彼时的村小,前后共三进,约十间教室,七架梁瓦屋,红砖砌成的墙,青灰洋瓦苫顶,杂木屋梁,课桌残损破旧。校园的操场上南北各立着一个木板篮球架,油漆剥落。大门是两扇锈迹斑斑的铁门,镀上银漆,中间镶嵌着两颗醒目的红五星,在阳光下熠熠发光。
翌日,孩子们围着我问这问那,一种久违的温馨萦绕于胸。我被他们透明的纯朴和善良感动了,他们野花般芬芳的土话和泥土般憨厚的微笑给我带来快乐。面对这群正待雕琢的浑金璞玉,我不再感伤,油然而生的是责任感和使命感。课堂上我努力用声情并茂的朗读、妙语联珠的讲解、别开生面的提问、精辟警策的点拨,使语文课具有无穷的魅力……
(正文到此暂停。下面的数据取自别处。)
**config.mk**
```make
export PLATFORM = sky130hd
export DESIGN_NAME = csai_sequencer
export DESIGN_NICKNAME = d
export VERILOG_FILES = /design/src/rtl/csai_sequencer.sv
export SDC_FILE = /design/constraint.sdc
export NUM_CORES = 1
export LEC_CHECK = 0
export CORE_MARGIN = 2
export CORE_UTILIZATION = 44
export DETAILED_ROUTE_END_ITERATION = 7
export GPL_ROUTABILITY_DRIVEN = 0
export PLACE_DENSITY = 0.83
export SLEW_MARGIN = 0
export SYNTH_ARGS = -nofsm -noshare
export SYNTH_HDL_FRONTEND = slang
export SYNTH_SLANG_ARGS = --single-unit
export TNS_END_PERCENT = 50
```
**constraint.sdc**
```tcl
create_clock -name CSAI_SEQ_CLOCK_50 -period 3.61 [get_ports CSAI_SEQ_CLOCK_50]
set_input_delay 0.722 -clock CSAI_SEQ_CLOCK_50 [delete_from_list [all_inputs] [get_ports CSAI_SEQ_CLOCK_50]]
set_output_delay 0.722 -clock CSAI_SEQ_CLOCK_50 [all_outputs]
set_load 0.02 [all_outputs]
```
到了和学生离别的时候,我手持心爱的竹笛,吹奏起《歌声与微笑》,我分明看见他们清纯的眸子里有晶莹的泪花在闪烁。学生们仿佛志向高远的“小天鹅”满载着我的祝福呼啦啦飞出教室,飞向广袤的大地,飞向遥远的天空,留给我明澈的蔚蓝和深切的怀想。
在村小,我如同村边小河里的一只小木船,泊在宁静的水域里,静静地撷拾着幸福、诗意和心灵深处的梦想。我仿佛校园里的那棵躬着腰的苦楝树,为莘莘学子舒展一片绿荫,深深地体味着为人师者的快慰和通达。